The trick to adding protocols fast is to take them from someone else (if you’re open source, this is encouraged) so google actually chose the NIST-SIP java stack (which later became the JAIN-SIP stack) as the basis for SIP in android. However, that only covered signalling and they had to plumb it in to the android Phone model. One essential glue piece is frameworks/opt/net/voip which supplies the SDP negotiating layer and interfaces the network codec to the phone audio. This isn’t quite enough because the telephony service and the Dialer also need to be involved to do the account setup and call routing. It always interested me that SIP was essentially special cased inside these services and apps instead of being a plug in, but that’s due to the fact that some of the classes that need extending to add phone protocols are internal only; presumably so only manufacturers can add phone features.

Securing SIP

This is pretty easy following the time honoured path of sending messages over TLS instead of in the clear simply by using a TLS wrappering technique of secure sockets and, indeed, this is how RFC 3261 says to do it. However, even this minor re-engineering proved unnecessary because the nist-sip stack was already TLS capable, it simply wasn’t allowed to be activated that way by the configuration options Google presented. A simple 10 line patch in a couple of repositories (external/nist_sip, packages/services/Telephony and frameworks/opt/net/voip) fixed this and the SIP stack messaging was secured leaving only the voice stream insecure.

SDP

As I said above, the google frameworks/opt/net/voip does all the SDP negotiation. This isn’t actually part of SIP. The SDP negotiation is conducted over SIP messages (which means it’s secured thanks to the above) but how this should be done isn’t part of the SIP RFC. Instead SDP has its own RFC 4566 which is what the class follows (mainly for codec and port negotiation). You’d think that if it’s already secured by SIP, there’s no additional problem, but, unfortunately, using SRTP as the audio stream requires the exchange of additional security parameters which added to SDP by RFC 4568. To incorporate this into the Google SIP stack, it has to be integrated into the voip class. The essential additions in this RFC are a separate media description protocol (RTP/SAVP) for the secure stream and the addition of a set of tagged a=crypto: lines for key negotiation.

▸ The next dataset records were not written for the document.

What follows belongs to an exercise in optimizing a design on an open flow for small area, a short achievable clock period and few clock cycles; a production flow would make more cautious choices.
Function was checked by simulation only, so behaviour that the tests miss may differ from the original.
Power is estimated from default activity; no workload was simulated.

<file path="flow/design.v">
module alu (
    input  [31:0] operand1,          
    input  [31:0] operand2,          
    input  [2:0]  alu_Instruction,   
    output reg [31:0] result,        
    output zero,                     
    output reg overflow,             
    output reg carry,                
    output negative                  
);
    localparam ADD = 1;
    localparam SUB = 2;
    localparam AND = 3;
    localparam OR  = 4;
    localparam XOR = 5;
    localparam NOT = 6;
    reg [32:0] temp_result;
    always @(*) begin
        carry = 1'b0;  
        overflow = 1'b0;
        temp_result = 33'd0;
        case (alu_Instruction)
            ADD: begin
                temp_result = {1'b0, operand1} + {1'b0, operand2};
                result = temp_result[31:0];
                carry = temp_result[32];   
                overflow = (operand1[31] == operand2[31]) && (result[31] != operand1[31]);
            end
            SUB: begin
                temp_result = {1'b0, operand1} - {1'b0, operand2};
                result = temp_result[31:0];
                carry = ~temp_result[32];   
                overflow = (operand1[31] != operand2[31]) && (result[31] != operand1[31]);
            end
            AND: result = operand1 & operand2;
            OR:  result = operand1 | operand2;
            XOR: result = operand1 ^ operand2;
            NOT: result = ~operand1;
            default: result = 32'd0;
        endcase
    end
    assign zero = (result == 32'd0);   
    assign negative = result[31];      
endmodule
module regs(
    input clk,
    input rst,
    input write_to_reg_Flag,
    input [3:0] write_reg,
    input [3:0] read_reg_1,
    input [3:0] read_reg_2,
    input [3:0] read_reg_3,
    input [31:0] write_data,
    output [31:0] read_data_1,
    output [31:0] read_data_2,
    output [31:0] read_data_3
    );
reg [31:0] rf[0:13];
integer k;
assign read_data_1 = (read_reg_1 < 4'd14) ? rf[read_reg_1] : 32'd0;
assign read_data_2 = (read_reg_2 < 4'd14) ? rf[read_reg_2] : 32'd0;
assign read_data_3 = (read_reg_3 < 4'd14) ? rf[read_reg_3] : 32'd0;
always @(posedge clk) begin
    if (rst) begin
        for (k = 0; k < 14; k = k + 1)
            rf[k] <= 32'd0;  
    end
    else if (write_to_reg_Flag && write_reg < 4'd14) begin
        rf[write_reg] <= write_data;
    end
end
endmodule
module mul_unit(
    input clk,
    input rst,
    input start,             
    input [31:0] a,          
    input [31:0] b,          
    output reg busy,         
    output done,             
    output [31:0] product
);
reg [31:0] acc;
reg [31:0] mcand;
reg [31:0] mplier;
assign done = busy && (mplier == 32'd0);
assign product = acc;
always @(posedge clk) begin
    if (rst) begin
        busy <= 1'b0;
        acc <= 32'd0;
        mcand <= 32'd0;
        mplier <= 32'd0;
    end
    else if (!busy) begin
        if (start) begin
            busy <= 1'b1;
            acc <= 32'd0;
            mcand <= a;
            mplier <= b;
        end
    end
    else if (mplier == 32'd0) begin
        busy <= 1'b0;
    end
    else begin
        if (mplier[0]) acc <= acc + mcand;
        mcand <= {mcand[30:0], 1'b0};
        mplier <= {1'b0, mplier[31:1]};
    end
end
endmodule
module scc(
    input clk,
    input rst,
    output halt_f,
    output data_memory_read,
    output data_memory_write,
    input [31:0] instruction_memory_v,
    input [31:0] data_memory_in_v,
    output [31:0] data_memory_out_v,
    output [31:0] data_memory_a,
    output [31:0] programCounter
);
reg [31:0] pc;
reg halted;
reg [3:0] nzcv;  
assign programCounter = pc;
assign halt_f = halted;
wire [31:0] instruction = instruction_memory_v;
wire [1:0] iclass = instruction[31:30];
wire alu_class_bit = instruction[29];
wire s_bit = instruction[28];
wire [2:0] op = instruction[27:25];
wire [3:0] destination_reg = instruction[24:21];
wire [3:0] op1_reg = instruction[20:17];
wire [3:0] op2_reg = instruction[16:13];
wire [15:0] immediate = instruction[15:0];
wire [31:0] immediate_extended = {{16{immediate[15]}}, immediate};
wire is_alu_imm  = (iclass == 2'd0) && alu_class_bit;
wire is_special  = (iclass == 2'd0) && !alu_class_bit;
wire is_alu_reg  = (iclass == 2'd1);
wire is_alu      = is_alu_imm || is_alu_reg;
wire is_mul      = is_alu && (op == 3'd0);
wire is_load     = (iclass == 2'd2) && !instruction[25];
wire is_store    = (iclass == 2'd2) && instruction[25];
wire is_sys      = (iclass == 2'd3);
wire is_halt     = is_sys && s_bit;
wire is_branchy  = is_sys && !s_bit && !instruction[27];
wire is_b        = is_branchy && (instruction[26:25] == 2'd0);
wire is_bcond    = is_branchy && (instruction[26:25] == 2'd1);
wire is_br       = is_branchy && (instruction[26:25] == 2'd2);
wire is_savf     = is_special && (op == 3'd6) && s_bit;
wire is_movf     = is_special && (op == 3'd6) && !s_bit;
wire [31:0] read_data_1, read_data_2, read_data_3;
wire [31:0] write_data;
wire write_to_reg_Flag;
wire write_reg_en;
regs registers(
    .clk(clk),
    .rst(rst),
    .write_to_reg_Flag(write_reg_en),
    .write_reg(destination_reg),
    .read_reg_1(op1_reg),
    .read_reg_2(op2_reg),
    .read_reg_3(destination_reg),
    .write_data(write_data),
    .read_data_1(read_data_1),
    .read_data_2(read_data_2),
    .read_data_3(read_data_3)
);
wire [31:0] operand1 = is_br ? read_data_3 : read_data_1;
wire [31:0] operand2 = is_alu_reg ? read_data_2 : immediate_extended;
wire [2:0] alu_op = (is_load || is_store) ? 3'd1 : (is_br ? 3'd2 : op);
wire [31:0] alu_Result;
wire zero, overflow, carry, negative;
alu alu_epic(
    .operand1(operand1),
    .operand2(operand2),
    .alu_Instruction(alu_op),
    .result(alu_Result),
    .zero(zero),
    .overflow(overflow),
    .carry(carry),
    .negative(negative)
);
wire [31:0] shift_Result = (op == 3'd4) ? (read_data_1 << operand2) : (read_data_1 >> operand2);
wire mul_busy, mul_done;
wire [31:0] mul_product;
wire run = !halted;
wire mul_stall = is_mul && !mul_done;
mul_unit multiplier(
    .clk(clk),
    .rst(rst),
    .start(run && is_mul),
    .a(read_data_1),
    .b(operand2),
    .busy(mul_busy),
    .done(mul_done),
    .product(mul_product)
);
reg branchTaken;
always @(*) begin
    case (destination_reg)  
        4'd0:  branchTaken = nzcv[2];                       
        4'd1:  branchTaken = ~nzcv[2];                      
        4'd2:  branchTaken = nzcv[1];                       
        4'd3:  branchTaken = ~nzcv[1];                      
        4'd4:  branchTaken = nzcv[3];                       
        4'd5:  branchTaken = ~nzcv[3];                      
        4'd6:  branchTaken = nzcv[0];                       
        4'd7:  branchTaken = ~nzcv[0];                      
        4'd8:  branchTaken = nzcv[1] & ~nzcv[2];            
        4'd9:  branchTaken = ~nzcv[1] | nzcv[2];            
        4'd10: branchTaken = (nzcv[3] == nzcv[0]);          
        4'd11: branchTaken = (nzcv[3] != nzcv[0]);          
        4'd12: branchTaken = ~nzcv[2] & (nzcv[3] == nzcv[0]);  
        4'd13: branchTaken = nzcv[2] | (nzcv[3] != nzcv[0]);   
        4'd14: branchTaken = 1'b1;                          
        default: branchTaken = 1'b0;                        
    endcase
end
reg [31:0] wb_data;
always @(*) begin
    wb_data = alu_Result;
    if (is_load) wb_data = data_memory_in_v;
    else if (is_mul) wb_data = mul_product;
    else if (is_special) begin
        case (op)
            3'd0: wb_data = {16'd0, immediate};                   
            3'd1: wb_data = {immediate, read_data_3[15:0]};       
            3'd2: wb_data = 32'd0;                                
            3'd3: wb_data = 32'hFFFFFFFF;                         
            3'd4: wb_data = shift_Result;                         
            3'd5: wb_data = shift_Result;                         
            3'd6: wb_data = {28'd0, nzcv};                        
            default: wb_data = 32'd0;
        endcase
    end
end
assign write_data = wb_data;
assign write_to_reg_Flag = is_load || (is_alu && !mul_stall) || (is_special && !is_savf);
assign write_reg_en = run && write_to_reg_Flag;
assign data_memory_a = alu_Result;
assign data_memory_out_v = read_data_3;
assign data_memory_read = !rst && run && is_load;
assign data_memory_write = !rst && run && is_store;
reg [31:0] next_pc;
always @(*) begin
    next_pc = pc + 32'd4;
    if (mul_stall || is_halt)
        next_pc = pc;
    else if (write_to_reg_Flag && destination_reg == 4'd15)
        next_pc = write_data;
    else if (is_br)
        next_pc = alu_Result;
    else if (is_b || (is_bcond && branchTaken))
        next_pc = pc + immediate_extended;
end
always @(posedge clk) begin
    if (rst) begin
        pc <= 32'd0;
        halted <= 1'b0;
        nzcv <= 4'd0;
    end
    else if (run) begin
        pc <= next_pc;
        if (is_halt) halted <= 1'b1;
        if (is_savf)
            nzcv <= read_data_3[3:0];
        else if (is_mul && mul_done && s_bit)
            nzcv <= {mul_product[31], (mul_product == 32'd0), 2'b00};
        else if (is_alu && !is_mul && s_bit)
            nzcv <= {negative, zero, carry, overflow};
    end
end
endmodule
</file>
<file path="flow/run.sh">
#!/bin/bash
# synth_recipe.tcl (not shown) runs the flow's synth.tcl, then flattens the netlist and writes it again
# the make line also repeats each setting of config.mk as NAME=value (left out here)
make -C /OpenROAD-flow-scripts/flow DESIGN_CONFIG=/design/flow/config.mk WORK_HOME=/design/flow/orfs CLKGATE_MAP_FILE= SYNTH_SCRIPT=/design/flow/synth_recipe.tcl finish
</file>
<file path="flow/config.mk">
export PLATFORM = sky130hd
export DESIGN_NAME = scc
export DESIGN_NICKNAME = scc
export VERILOG_FILES = /design/flow/design.v
export SDC_FILE = /design/flow/constraint.sdc
export NUM_CORES = 4
export LEC_CHECK = 0
export CAP_MARGIN = 20
export CORE_MARGIN = 2
export CORE_UTILIZATION = 40
export SETUP_SLACK_MARGIN = 0.2
export SLEW_MARGIN = 20
</file>
<file path="flow/constraint.sdc">
create_clock -name core_clock -period 12.0 [get_ports {clk}]
set_input_delay 2.4000 -clock core_clock [delete_from_list [all_inputs] [get_ports {clk}]]
set_output_delay 2.4000 -clock core_clock [all_outputs]
set_load 0.01 [all_outputs]
</file>
==> summary.txt <==
## per-stage QoR
| stage | instances | utilization, % |
|---|---|---|
| after floorplan | 5183 | - |
| after global placement | 6769 | 43.4 |
| after detailed placement | 6774 | 43.4 |
| after CTS | 6908 | 45.6 |
| after global routing | 6911 | 45.7 |
| final | 6914 | 45.7 |
## synth_stat cells, types with 29 or more instances
master    count
nor2_1      735
edfxtp_1    448
mux2i_1     400
nand2_1     385
a21oi_1     311
o21ai_0     274
clkbuf_1    230
mux4_2      218
ha_1        161
inv_1       139
dfxtp_1     134
nand3_1     118
nor3_1      105
o211ai_1     98
a211oi_1     96
o22ai_1      92
buf_2        88
nor2b_1      59
o221ai_1     56
xnor2_1      55
a21o_1       54
buf_1        49
a31oi_1      48
nor4_1       47
buf_4        45
mux2_2       44
a221oi_1     43
and3_1       41
nand2b_1     36
xor2_1       34
nand4_1      33
a22oi_1      29
o31ai_1      29
## power by group through the flow
| stage | Sequential [uW] | Clock (uW) | Combinational [uW] |
|---|---|---|---|
| 6_report | 2360 | 2460 | 2610 |
| 4_1_cts | 2350 | 2480 | 2480 |
| 3_3_place_gp | 2390 | 0 | 2480 |
| 2_1_floorplan | 2360 | 0 | 1380 |
| 3_5_place_dp | 2390 | 0 | 2470 |
| 5_1_grt | 2360 | 2550 | 2670 |
## logic make-up (layout without fill, tap and decap cells)
logic type | count (synthesis) | in the layout | synth area share [%]
AOI/OAI and AO/OA | 1413 | 1413 | 19.9
muxes | 666 | 666 | 19.6
and+or+nand+nor | 1677 | 1677 | 15.6
buffers and inverters | 591 | 707 | 5.64
other | 0 | 3 | 0
adders and majority gates | 165 | 165 | 4.34
DFF | 582 | 582 | 33.4
xor gates and xnor gates | 89 | 89 | 1.61
## final timing paths
kind | start | to | slack, ps | cells past startpoint
hold / removal | multiplier.mplier[27] | multiplier.mplier[27] | 470 | 2
setup / recovery | instruction_memory_v[20] | data_memory_a[26] | 610 | 23
setup reg to reg | registers.rf[7][0] | registers.rf[9][18] | 4590 | 22
hold reg to reg | multiplier.mplier[27] | multiplier.mplier[27] | 470 | 2
## placed cells by master (no fill, tap or decap), drive strengths merged, types with 151 or more instances in the layout
cell type / count
a21oi: 317
buf: 270
clkdlybuf4s50: 151
edfxtp: 448
ha: 161
mux2i: 400
mux4: 218
nand2: 388
nor2: 742
o21ai: 286
## worst min-delay path, stage by stage (launching register included)
cell     delay, ps
dfxtp_1        320
nand2_1         60
a21oi_1         50
## per-layer routing
metal | up-vias | GRT usage [%]
li1 | 19809 | -
met1 | 23450 | 52.8
met2 | 3387 | 59.0
met3 | 759 | 12.9
met4 | 10 | 25.1
met5 | - | 0.706
## cell type report
| type | instances | share of cell area [%] |
|---|---|---|
| Antenna cell | 3 | 0.0137 |
| Sequential cell | 582 | 29.5 |
| Timing Repair Buffer | 423 | 6.73 |
| Inverter | 150 | 1.04 |
| Tap cell | 1612 | 3.69 |
| Clock inverter | 44 | 1.31 |
| Multi-Input combinational cell | 4010 | 54.2 |
| Clock buffer | 90 | 3.51 |
## registers in the layout, indices dropped and copies added (netlist names)
| signal | cells |
|---|---|
| halted | 1 |
| multiplier.acc | 32 |
| multiplier.mcand | 32 |
| pc | 32 |
| nzcv | 4 |
| registers.rf | 448 |
| multiplier.busy | 1 |
| multiplier.mplier | 32 |
==> impl_metrics.sql <==
INSERT INTO impl_metrics (metric_group, metric, value, unit) VALUES
('synthesis', 'syn_area_per_cell', '9.32', 'sq um'),
('timing', 'final_max_slew_viol_count', '0', ''),
('pwr', 'total_power', '7420', 'uW'),
('cells_and_area', 'final_net_count', '5470', ''),
('synthesis', 'number_of_enable_type_register_cells_in_the_synthesized_netlist', '448', ''),
('cts', 'htree_levels', '3', ''),
('setup_path', 'worst_path_max_delay_cell', 'nor2b_1', ''),
('setup_path', 'critical_path.startpoint_type', 'input port', ''),
('synthesis', 'synth.largest_area_cell', 'edfxtp_1', ''),
('routing', 'wl', '257000', 'um'),
('synthesis', 'ys_types', '108', ''),
('floorplanning', 'core_area', '120000', 'sq um'),
('timing', 'clock.fmax', '87.8', 'MHz'),
('setup_path', 'required_time_of_the_critical_path', '9600', 'ps'),
('place', 'numPortBuffers', '164', ''),
('pwr', 'p_clk_share', '33.1', '%'),
('floorplanning', 'number_of_ports_placed_on_the_die_boundary', '165', ''),
('timing', 'setup_viol_count_final', '0', ''),
('routing', 'wl_met1', '99400', 'um'),
('setup_path', 'crit_path_max_fanout', '8', ''),
('timing', 'setup_tns', '0', 'ps'),
('synthesis', 'syn_nets', '5414', ''),
('pwr', 'internal_power', '4540', 'uW'),
('place', 'gp_congestion', '1.05', ''),
('setup_path', 'crit_buf_inv', '8', ''),
('synthesis', 'netlist_area', '48300', 'sq um'),
('global_routing', 'first_global_vias', '44505', ''),
('routing', 'detail_route_met3_wl', '32100', 'um'),
('timing', 'rsz0062_at_grt', 'false', ''),
('place', 'placed_cell_area', '52000', 'sq um'),
('timing', 'clock_skew', '45.8', 'ps'),
('pwr', 'power.density', '136', 'nW/um^2'),
('setup_path', 'worst_setup_end_kind', 'primary output', ''),
('timing', 'tightest_slew', '1250', 'ps'),
('timing', 'worst_slew_margin_rel', '16.8', '%'),
('pwr', 'p_switching', '2880', 'uW'),
('place', 'dp_slack', '865', 'ps'),
('cts', 'cts.reportedPaths.clkPinSlew', '60', 'ps'),
('routing', 'drt_pre_antenna_iters', '9', ''),
('floorplanning', 'initial_core_util', '40.3', '%'),
('cts', 'cts.sinks', '582', ''),
('outcome', 'run_status', 'timing/DRC/antenna clean', ''),
('cells_and_area', 'multi_input_area', '29700', 'sq um'),
('floorplanning', 'floorplan.rows', '127', ''),
('routing', 'remaining_drc_errors', '0', ''),
('timing', 'final-hold-violation-count', '0', ''),
('synthesis', 'main_area_contributors_after_synthesis', 'edfxtp_1, mux4_2, mux2i_1', ''),
('cts', 'clockRootBuffer', 'clkbuf_16', ''),
('routing', 'detailroute.wirelength.met2', '107000', 'um'),
('cts', 'worst_skew_pair.late_latency', '730', 'ps'),
('cts', 'cts_setup_buffers', '0', ''),
('routing', 'first_iter_violations', '7268', ''),
('setup_path', 'cp_cell_sequence', 'clkdlybuf4s50_1 -> buf_4 -> nor2b_1 -> a222oi_1 -> buf_4 -> nand2_1 -> o21ai_0 -> inv_1 -> ha_1 -> inv_1 -> fa_1 -> nand2b_1 -> a21oi_1 -> o31ai_1 -> a21oi_1 -> o21ai_0 -> a2111oi_0 -> buf_4 -> or4_1 -> a21oi_1 -> nor3_1 -> inv_1 -> clkdlybuf4s50_1', ''),
('pwr', 'irDropWorstVdd', '116', 'uV'),
('pwr', 'static-leakage-power', '0.0209', 'uW'),
('synthesis', 'postSynthRegisterBits', '582', ''),
('global_routing', 'grt_max_degree', '66', ''),
('synthesis', 'ys_seq_area_share', '33.4', '%'),
('routing', 'dr_total_vias', '47415', ''),
('run', 'maxCapViolCount', '0', ''),
('pwr', 'power_frac_comb', '35.1', '%'),
('floorplanning', 'die_h', '351', 'um'),
('pwr', 'pwr-share-seq', '31.8', '%'),
('synthesis', 'synth_warnings', '4', ''),
('cts', 'post_cts.resized_instances', '0', ''),
('routing', 'maxUsedRoutingLayer', 'met5', ''),
('floorplanning', 'fp.dieW', '351', 'um'),
('setup_path', 'cp_data_arrival_time', '8990', 'ps'),
('cts', 'hold_buf_count_cts', '0', ''),
('cells_and_area', 'postLayoutCellArea', '54700', 'sq um'),
('routing', 'drt-vias-per-instance', '6.86', '');
Testbench counts, summed over its fixed seeds: cycles 82,680.

==> port drivers added, routing unchanged <==
How much do the figures lean on ideal ports? The routed layout below was timed once more, with nothing changed but the port constraints. Step 1: set_driving_cell puts a clkbuf_16 on clk and a buf_2 on each other input, an assumption about the parent block. Step 2 adds t to the input delays and takes it off the output delays; t is the mean of the earliest and latest rising clock arrival at the registers after step 1. Input paths then give back, and output paths get back, about the clock's delay inside the block. Slacks: ideal ports / drivers / drivers and shift; pairs: ideal ports / drivers.
t (ns): 0.781
setup WS [ns]: 0.614 / 0.587 / 0.587
worst setup path at the end: input to output
pins driven straight from the clock port: 1
After both steps this run still meets setup and hold. For this run, drivers alone change the setup slack by -0.027 ns; drivers and shift together by -0.027 ns.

As will be a common theme: not all of RFC 4568 has to be implemented to get a secure RTP stream. It goes into great detail about key lifetime and master key indexes, neither of which are used by the asterisk SIP stack (which is the one my phone communicates with) so they’re not implemented. Briefly, it is best practice in TLS to rekey the transport periodically, so part of key negotiation should be key lifetime (actually, this isn’t as important to SRTP as it is to TLS, see below, which is why asterisk ignores it) and the people writing the spec thought it would be great to have a set of keys to choose from instead of just a single one (The Master Key Identifier) but realistically that simply adds a load of complexity for not much security benefit and, again, is ignored by asterisk which uses a single key.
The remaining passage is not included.